Anche da noi era arrivata «la politica all’americana», che avrebbe caratterizzato anche la tornata elettorale (sempre infuocata) del 1953, su cui gravava l’incognita della cosiddetta «legge truffa». Fu in quella occasione che la propaganda delle sinistre scelse di rappresentare i democristiani come “forchettoni”, uomini, cioè, dal bulimico appetito. Dall’altra parte, non erano certo più teneri.

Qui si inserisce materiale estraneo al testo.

--- src/common/mipsPkg.sv ---
package mipsPkg;

    // ----------------------------------------
    // widths
    // ----------------------------------------
    typedef logic [31:0] wordT;        // data word or instruction
    typedef logic [4:0]  regAddrT;     // register number
    typedef logic [5:0]  imemAddrT;    // instruction word index
    typedef logic [4:0]  dmemAddrT;    // data word index, byte address bits 6..2
    typedef logic [2:0]  aluOpT;

    localparam int IMEM_WORDS = 64;
    localparam int DMEM_WORDS = 32;

    // ----------------------------------------
    // alu operation codes
    // ----------------------------------------
    localparam aluOpT ALU_ADD = 3'd0;
    localparam aluOpT ALU_SUB = 3'd1;
    localparam aluOpT ALU_AND = 3'd2;
    localparam aluOpT ALU_OR  = 3'd3;
    localparam aluOpT ALU_XOR = 3'd4;
    localparam aluOpT ALU_SLT = 3'd5;
    localparam aluOpT ALU_LUI = 3'd6;  // immediate into upper half

    // ----------------------------------------
    // opcodes and function codes
    // ----------------------------------------
    localparam logic [5:0] OP_RTYPE = 6'h00;
    localparam logic [5:0] OP_ADDIU = 6'h09;
    localparam logic [5:0] OP_ANDI  = 6'h0c;
    localparam logic [5:0] OP_ORI   = 6'h0d;
    localparam logic [5:0] OP_LUI   = 6'h0f;
    localparam logic [5:0] OP_LW    = 6'h23;
    localparam logic [5:0] OP_SW    = 6'h2b;
    localparam logic [5:0] OP_HALT  = 6'h3f;  // all ones, end of program

    localparam logic [5:0] FN_ADDU = 6'h21;
    localparam logic [5:0] FN_SUBU = 6'h23;
    localparam logic [5:0] FN_AND  = 6'h24;
    localparam logic [5:0] FN_OR   = 6'h25;
    localparam logic [5:0] FN_XOR  = 6'h26;
    localparam logic [5:0] FN_SLT  = 6'h2a;

    // ----------------------------------------
    // records between stages
    // ----------------------------------------
    typedef struct packed {
        logic     cyc;
        logic     stb;
        logic     we;
        imemAddrT adr;
        wordT     dat;
    } wbReqT;

    typedef struct packed {
        logic    valid;
        logic    halt;
        logic    regWrite;
        logic    memRead;
        logic    memWrite;
        logic    useImm;    // operand b from imm
        aluOpT   aluOp;
        regAddrT rs;
        regAddrT rt;
        regAddrT dst;
        wordT    opA;
        wordT    opB;
        wordT    imm;       // already extended
    } idExT;

    typedef struct packed {
        logic    valid;
        logic    halt;
        logic    regWrite;
        logic    memRead;
        logic    memWrite;
        regAddrT dst;
        wordT    result;    // alu result or byte address
        wordT    storeData;
    } exMemT;

    typedef struct packed {
        logic    valid;
        regAddrT dst;
        wordT    data;
    } regWriteT;

endpackage

--- src/fetch/instructionFetch.sv ---
`timescale 1ns/10ps

module instructionFetch (
    input  logic           clk,
    input  logic           i_reset,
    input  logic           i_halt,
    input  mipsPkg::wbReqT i_wbReq,
    input  logic           i_stall,
    input  logic           i_haltSeen,
    output logic           o_wbAck,
    output mipsPkg::wordT  o_instr,
    output logic           o_instrValid
);
    import mipsPkg::*;

    wordT     instrMem [IMEM_WORDS];
    imemAddrT pc;
    logic     haltLatched;   // halt went by and fetching stops
    logic     wbWrite;
    logic     fetchStopped;

    // ----------------------------------------
    // wishbone program load
    // ----------------------------------------

    // write on the first cycle of stb only, the ack blocks a repeat
    assign wbWrite = i_wbReq.cyc && i_wbReq.stb && i_wbReq.we && !o_wbAck;

    always_ff @(posedge clk) begin
        if (wbWrite) begin
            instrMem[i_wbReq.adr] <= i_wbReq.dat;
        end
    end

    always_ff @(posedge clk) begin
        if (i_reset) begin
            o_wbAck <= 1'b0;
        end else begin
            o_wbAck <= wbWrite;   // single cycle pulse
        end
    end

    // ----------------------------------------
    // program counter and IF/ID
    // ----------------------------------------
    assign fetchStopped = haltLatched || i_haltSeen;

    always_ff @(posedge clk) begin
        if (i_reset) begin
            pc           <= '0;
            o_instr      <= '0;
            o_instrValid <= 1'b0;
            haltLatched  <= 1'b0;
        end else if (!i_halt) begin
            if (i_haltSeen) begin
                haltLatched <= 1'b1;
            end
            if (!i_stall) begin             // stall holds pc and IF/ID
                if (fetchStopped) begin
                    o_instrValid <= 1'b0;   // bubbles after halt
                end else begin
                    o_instr      <= instrMem[pc];
                    o_instrValid <= 1'b1;
                    pc           <= pc + imemAddrT'(1);
                end
            end
        end
    end

endmodule

--- config.mk ---
export PLATFORM = sky130hd
export DESIGN_NAME = instructionFetch
export DESIGN_NICKNAME = d
export VERILOG_FILES = /design/src/common/mipsPkg.sv /design/src/fetch/instructionFetch.sv
export SDC_FILE = /design/constraint.sdc
export NUM_CORES = 2
export LEC_CHECK = 0
export BUFFER_PORTS_ARGS = -buffer_cell sky130_fd_sc_hd__buf_2
export CAP_MARGIN = 20
export CORE_ASPECT_RATIO = 1.1
export CORE_MARGIN = 2
export CORE_UTILIZATION = 30
export CTS_CLUSTER_DIAMETER = 80
export DETAILED_ROUTE_END_ITERATION = 8
export PLACE_DENSITY = 0.5
export SLEW_MARGIN = 40
export SYNTH_ARGS = -nofsm -noshare
export SYNTH_HDL_FRONTEND = slang
export SYNTH_SLANG_ARGS = --single-unit
export TNS_END_PERCENT = 10
--- constraint.sdc ---
create_clock -name clk -period 2.7 [get_ports clk]
set_input_delay 0.27 -clock clk [delete_from_list [all_inputs] [get_ports clk]]
set_output_delay 0.27 -clock clk [all_outputs]
set_load 0.02 [all_outputs]
== After elaboration in Yosys (flattened, before gate mapping) ==
Memories as Yosys holds them, arrays and structs flattened. A register that Yosys moved wholly into a read port is not among the register bits.
Index checks and enable logic that the tools add are counted.
Storage, ports and cells
  register bits after elaboration: 9
  RAM bits: 2048
  output and inout port bits: 34
  word-level logic and storage cells: 20
  memories: 1
Memories
  instrMem: words 64, width 32, read ports 1, clocked after Yosys merged registers in 1, wr ports 1, RTL line instructionFetch.sv:16  | wordT instrMem [IMEM_WORDS];
Cells by class
  $add $sub $neg: 1
  mux-type cells: 3
  bitwise gates (word level): 3
  reductions and logical operators: 8
Operator list (count)
  6-bit by 1-bit adder with 6-bit output, second input constant: 1
  2-bit AND reduction: 2
  1-bit logical AND: 3
  1-bit two-way mux: 3
  1-bit NOT: 3
  3-bit AND reduction: 1
  1-bit zero test: 1
  1-bit logical OR: 1

== Logic depth before layout (Yosys ltp) ==
  word-level depth: 5
  depth in mapped cells: 11

== Worst setup path after synthesis ==
Ideal clock, no wire load.
  path type: input port to flip-flop
  start point: input i_wbReq[36] in the netlist's numbering
  end point: memory instrMem[16][0] in the netlist's numbering (enable)
  library setup time: 0.421 ns
  arrival time: 2.459 ns
  required time: 2.279 ns
  slack: -0.180 ns
  cell stages on the path: 4
  path buffers: 2
  cell sequence: clkbuf_1 -> or3b_2 -> clkbuf_1 -> nor2_1
RTL lines
  start: declaration: RTL line instructionFetch.sv:7  | input mipsPkg::wbReqT i_wbReq,
  end: declaration: RTL line instructionFetch.sv:16
No word-level cell before the write port.

==> summary.txt <==
Drt
  – Vias: 39800
  – Detail Route Antenna Nets: 0
  – Number of DRC markers in iteration 0: 3981
  – DRC: 0
  – Routed vias/inst: 5.10
  – Drt pass-1 iters: 5
  – WL final: approximately 240 mm
  – Wire per inst: 30.2 µm

Placed design
  – Port bufs: 79
  – HPWL Detailed: 140 mm
  – GP Congestion: 0.778
  – DP Area: 88700 µm²

Setup path
  – Crit end category: register
  – Most used cell, CP: o211ai_1
  – Critical path required time: 3430 ps
  – Crit path max-delay family: multiplexers
  – Critical path type: reg -> reg
  – R2R depth: 7
  – Crit. path cell count: 7
  – Reg-to-reg slack, setup: -30 ps
  – CP arrival: around 3500 ps
  – Critical Path Max Stage Delay: 540 ps
  – Slowest CP cell: mux4_2
  – Buf/Inv on CP: 2
  – Worst-path cell chain: buf_12 -> mux4_2 -> mux2_2 -> a221o_1 -> o211ai_1 -> buf_4 -> o211ai_1
  – Setup crit start kind: register
  – Critical Path Fanout Max: 19

Timing
  – Period minus WS final: 2730 ps
  – Post-layout worst setup margin: -27.3 ps
  – Final setup violation count: 2
  – Final period util: 1.01
  – Hold Vio Cnt, Final: 0
  – Slew Limit Headroom: 0.411
  – Setup Skew: 35.7 ps
  – Peak Freq: 367 MHz
  – Slew Limit Fails: 0
  – Worst hold slack: 40.9 ps
  – RSZ-0062 raised after global routing: true
  – Worst-Margin Slew: 884 ps

Synth
  – Yosys warning count: 0
  – Seq/Total Area, Yosys: 0.781
  – Syn nets: 3663
  – Synth top area cells: edfxtp_1, mux4_2, mux2i_1, dfxtp_1, nor2_1
  – Post-synthesis cell area: approximately 80000 µm²
  – Yosys reg bits: about 2100
  – Commonest cells in the netlist: edfxtp_1, mux4_2, mux2i_1
  – Avg Inst Size Synth: 22.1 µm²
  – Library cells used by synthesis: 58
  – Number of synthesized flops with an enable pin: 2048
  – Post-synth top area cell: edfxtp_1
  – Ys flop type: edfxtp_1
  – Yosys top cell area share: 0.771
  – Post-synth ARST share: 0
  – Most numerous cell in the Yosys netlist: edfxtp_1
  – Mapped Cells: 3616

Clock network
  – Root buffer cell: clkbuf_16
  – H-tree levels: 4
  – CTS tree: built
  – Clock transition at path regs: 60 ps
  – Clk buf depth: 4
  – CTS Buf Count: ~210
  – Worst-Skew Late Latency: between 800 and 900 ps
  – # clock sinks: 2089

Global routing
  – Total track usage: 0.173
  – Vias in the first global route: 40700
  – First-pass GRT wire length: 328 mm
  – Initial antenna violation count: 17
  – Grt ovf: 0
  – Pin count of the biggest net entering global routing: 65

Pwr
  – Total Power: 64.6 mW
  – Leak pwr: 29.0 nW
  – IR drop worst, VDD: 0.000500 V
  – Pwr dens: 677 nW/µm²

Finish
  – Final nets: 4182
  – Layout cell share with drive strength beyond 1: 0.308
  – Fin area: 95400 µm²
  – Util after Layout: 0.360
  – Area Overhead vs Synth: 19.5%

Floorplanning
  – Die area: 270000 µm²
  – Die Height: 545 µm
  – Starting Density: 0.302
  – Row cnt: 198
  – Core area: 265000 µm²
  – IO Pins: 80
  – Die X: just under 500 µm

Outcome
  – Failing checks: negative setup slack
  – Outcome: finished, violations left

Run
  – Max-cap check violation count: 0

Hold path
  – Min-delay worst type: in -> reg
  – Hold Crit Depth: 1
## cell usage in the layout (no fill, tap or decap), drive strengths merged, types with 6 or more instances in the layout
cell type | netlist | routed
mux4 | 436 | 436
nand4 | 7 | 7
a2111oi | 9 | 9
a221o | 9 | 9
a22oi | 13 | 13
a221oi | 21 | 21
a21oi | 19 | 19
dfxtp | 41 | 41
o211ai | 24 | 24
inv | 4 | 9
clkbuf | 65 | 272
nand3 | 21 | 21
nor2 | 158 | 158
a211o | 30 | 30
diode | 0 | 8
edfxtp | 2048 | 2048
o22ai | 70 | 70
clkinv | 2 | 89
nand2 | 65 | 65
dlygate4sd3 | 0 | 33
o221ai | 39 | 39
o2111ai | 7 | 7
nand3b | 6 | 6
mux2 | 50 | 50
mux2i | 238 | 238
o31ai | 6 | 6
buf | 140 | 481
o21ai | 18 | 18
or4 | 11 | 11
o22a | 6 | 6
## path summary, 6_finish.rpt
path | startpoint | to
worst max register to register | pc[0]$_SDFFE_PP0P_ | o_instr[11]$_SDFFE_PP0P_
worst min register to register | o_instr[8]$_SDFFE_PP0P_ | o_instr[8]$_SDFFE_PP0P_
worst max-delay path | pc[0]$_SDFFE_PP0P_ | o_instr[11]$_SDFFE_PP0P_
worst min-delay path | i_wbReq[29] | instrMem[58][29]$_DFFE_PP_
## metal layers
layer	GRT usage	wire length (µm)	vias to the layer above
met2	0.297	119000	1244
met5	0	26	-
met1	0.229	97900	21800
met4	0.0471	6150	4
met3	0.0240	12500	323
li1	-	-	16400
## what timing repair did
action                                 in CTS  in global routing
gates resized for setup                     9                 19
setup buffers                               0                  4
hold buffers                               29                  4
pin swaps                                   1                  3
setup endpoints to repair                   6                 11
endpoints found under the hold margin     607                135
gates cloned                                0                  1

Forse qualcuno ancora ricorda il segno graffiante e le trovate geniali di Giovanni Guareschi, che rappresentava i comunisti come trinariciuti, dotati, cioè, di una terza narice, la cui funzione era «completamente indipendente dalle altre due: serve di scarico in modo da tener sgombro il cervello dalla materia grigia e permette nello stesso tempo l’accesso al cervello delle direttive di partito che, appunto, debbono sostituire il cervello che appartiene oramai a un altro secolo…»

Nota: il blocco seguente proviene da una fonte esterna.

==> config.mk <==
export PLATFORM = sky130hd
export DESIGN_NAME = memoryAccess
export DESIGN_NICKNAME = d
export VERILOG_FILES = /design/src/common/mipsPkg.sv /design/src/memory/memoryAccess.sv
export SDC_FILE = /design/constraint.sdc
export NUM_CORES = 1
export LEC_CHECK = 0
export ABC_CLOCK_PERIOD_IN_PS = 2900
export BUFFER_PORTS_ARGS = -buffer_cell sky130_fd_sc_hd__buf_2
export CAP_MARGIN = 20
export CORE_UTILIZATION = 40
export DETAILED_ROUTE_END_ITERATION = 16
export HOLD_SLACK_MARGIN = 0.06
export MAX_ROUTING_LAYER = met4
export PLACE_DENSITY = 0.56
export SYNTH_ARGS = -nofsm -noshare
export SYNTH_HDL_FRONTEND = slang
export SYNTH_SLANG_ARGS = --single-unit
==> constraint.sdc <==
create_clock -name clk -period 2.9 [get_ports clk]
set_input_delay 0.87 -clock clk [delete_from_list [all_inputs] [get_ports clk]]
set_output_delay 0.87 -clock clk [all_outputs]
set_load 0.02 [all_outputs]
==> src/common/mipsPkg.sv <==
package mipsPkg;

    // ----------------------------------------
    // widths
    // ----------------------------------------
    typedef logic [31:0] wordT;        // data word or instruction
    typedef logic [4:0]  regAddrT;     // register number
    typedef logic [5:0]  imemAddrT;    // instruction word index
    typedef logic [4:0]  dmemAddrT;    // data word index, byte address bits 6..2
    typedef logic [2:0]  aluOpT;

    localparam int IMEM_WORDS = 64;
    localparam int DMEM_WORDS = 32;

    // ----------------------------------------
    // alu operation codes
    // ----------------------------------------
    localparam aluOpT ALU_ADD = 3'd0;
    localparam aluOpT ALU_SUB = 3'd1;
    localparam aluOpT ALU_AND = 3'd2;
    localparam aluOpT ALU_OR  = 3'd3;
    localparam aluOpT ALU_XOR = 3'd4;
    localparam aluOpT ALU_SLT = 3'd5;
    localparam aluOpT ALU_LUI = 3'd6;  // immediate into upper half

    // ----------------------------------------
    // opcodes and function codes
    // ----------------------------------------
    localparam logic [5:0] OP_RTYPE = 6'h00;
    localparam logic [5:0] OP_ADDIU = 6'h09;
    localparam logic [5:0] OP_ANDI  = 6'h0c;
    localparam logic [5:0] OP_ORI   = 6'h0d;
    localparam logic [5:0] OP_LUI   = 6'h0f;
    localparam logic [5:0] OP_LW    = 6'h23;
    localparam logic [5:0] OP_SW    = 6'h2b;
    localparam logic [5:0] OP_HALT  = 6'h3f;  // all ones, end of program

    localparam logic [5:0] FN_ADDU = 6'h21;
    localparam logic [5:0] FN_SUBU = 6'h23;
    localparam logic [5:0] FN_AND  = 6'h24;
    localparam logic [5:0] FN_OR   = 6'h25;
    localparam logic [5:0] FN_XOR  = 6'h26;
    localparam logic [5:0] FN_SLT  = 6'h2a;

    // ----------------------------------------
    // records between stages
    // ----------------------------------------
    typedef struct packed {
        logic     cyc;
        logic     stb;
        logic     we;
        imemAddrT adr;
        wordT     dat;
    } wbReqT;

    typedef struct packed {
        logic    valid;
        logic    halt;
        logic    regWrite;
        logic    memRead;
        logic    memWrite;
        logic    useImm;    // operand b from imm
        aluOpT   aluOp;
        regAddrT rs;
        regAddrT rt;
        regAddrT dst;
        wordT    opA;
        wordT    opB;
        wordT    imm;       // already extended
    } idExT;

    typedef struct packed {
        logic    valid;
        logic    halt;
        logic    regWrite;
        logic    memRead;
        logic    memWrite;
        regAddrT dst;
        wordT    result;    // alu result or byte address
        wordT    storeData;
    } exMemT;

    typedef struct packed {
        logic    valid;
        regAddrT dst;
        wordT    data;
    } regWriteT;

endpackage

==> src/memory/memoryAccess.sv <==
`timescale 1ns/10ps

module memoryAccess (
    input  logic              clk,
    input  logic              i_reset,
    input  logic              i_halt,
    input  mipsPkg::exMemT    i_exMem,
    output mipsPkg::regWriteT o_regWrite,
    output logic              o_end
);
    import mipsPkg::*;

    wordT     dataMem [DMEM_WORDS];
    dmemAddrT dataAddr;
    wordT     loadData;
    regWriteT wbReg;       // MEM/WB
    logic     endFlag;

    assign dataAddr = i_exMem.result[6:2];   // word index from byte address
    assign loadData = dataMem[dataAddr];

    // ----------------------------------------
    // data memory
    // ----------------------------------------
    always_ff @(posedge clk) begin
        if (i_reset) begin
            for (int i = 0; i < DMEM_WORDS; i++) begin
                dataMem[i] <= '0;
            end
        end else if (!i_halt && i_exMem.valid && i_exMem.memWrite) begin
            dataMem[dataAddr] <= i_exMem.storeData;
        end
    end

    // ----------------------------------------
    // MEM/WB and write-back select
    // ----------------------------------------
    always_ff @(posedge clk) begin
        if (i_reset) begin
            wbReg.valid <= 1'b0;
            endFlag     <= 1'b0;
        end else if (!i_halt) begin
            // r0 writes never leave this stage
            wbReg.valid <= i_exMem.valid && i_exMem.regWrite && (i_exMem.dst != '0);
            wbReg.dst   <= i_exMem.dst;
            wbReg.data  <= i_exMem.memRead ? loadData : i_exMem.result;
            if (i_exMem.valid && i_exMem.halt) begin
                endFlag <= 1'b1;      // sticky until reset
            end
        end
    end

    // a held entry retires on the first edge after the freeze
    always_comb begin
        o_regWrite       = wbReg;
        o_regWrite.valid = wbReg.valid && !i_halt;
    end

    assign o_end = endFlag;

endmodule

Guareschi, fazioso ma intelligente, sapeva bene che codesta terza narice non era in dotazione solo ai comunisti:
«Naturalmente la terza narice non è una strettissima prerogativa delle sinistre: io credo che ce ne siano molte altre, distribuite un po’ in ogni dove: quanta gente ha la terza narice e non lo sa ancora? Le confesso che anch’io, alle volte, rileggendo quello che ho scritto e che purtroppo ho già stampato mi guardo perplesso nello specchio. Attenti dunque alla terza narice!»
Ma il clima stava già cambiando. Le speranze di una profonda trasformazione della società erano sempre più sbiadite, man mano che ci si allontanava dalla stagione resistenziale e si rimaneva impantanati nella stagione del centrismo.
Probabilmente il ritratto più amaro di quel clima psicologico ci è stato offerto dal romanzo di Calvino, La giornata di uno scrutatore, la cui vicenda si svolge in un seggio elettorale, proprio in occasione delle elezioni politiche del 1953, allestito presso la Piccola Casa della Divina Provvidenza di Torino, conosciuta anche come Cottolengo. Le solide convinzioni di Amerigo Ormea, comunista, si scontrano e sembrano un po’ vacillare di fronte all’umanità sofferente ospitata presso quell’istituto e intorno alla quale si tessono intrighi e imbrogli.
Ma tutto questo, tutto quello che abbiamo rievocato, oggi sembra non esistere più. La politica preferisce i luoghi chiusi alle piazze, i salotti televisivi alle strade, l’esaltazione della singola personalità alle idee, i bit agli atomi. Una sola cosa è certamente sopravvissuta della politica del secolo scorso: una considerevole presenza di trinariciuti.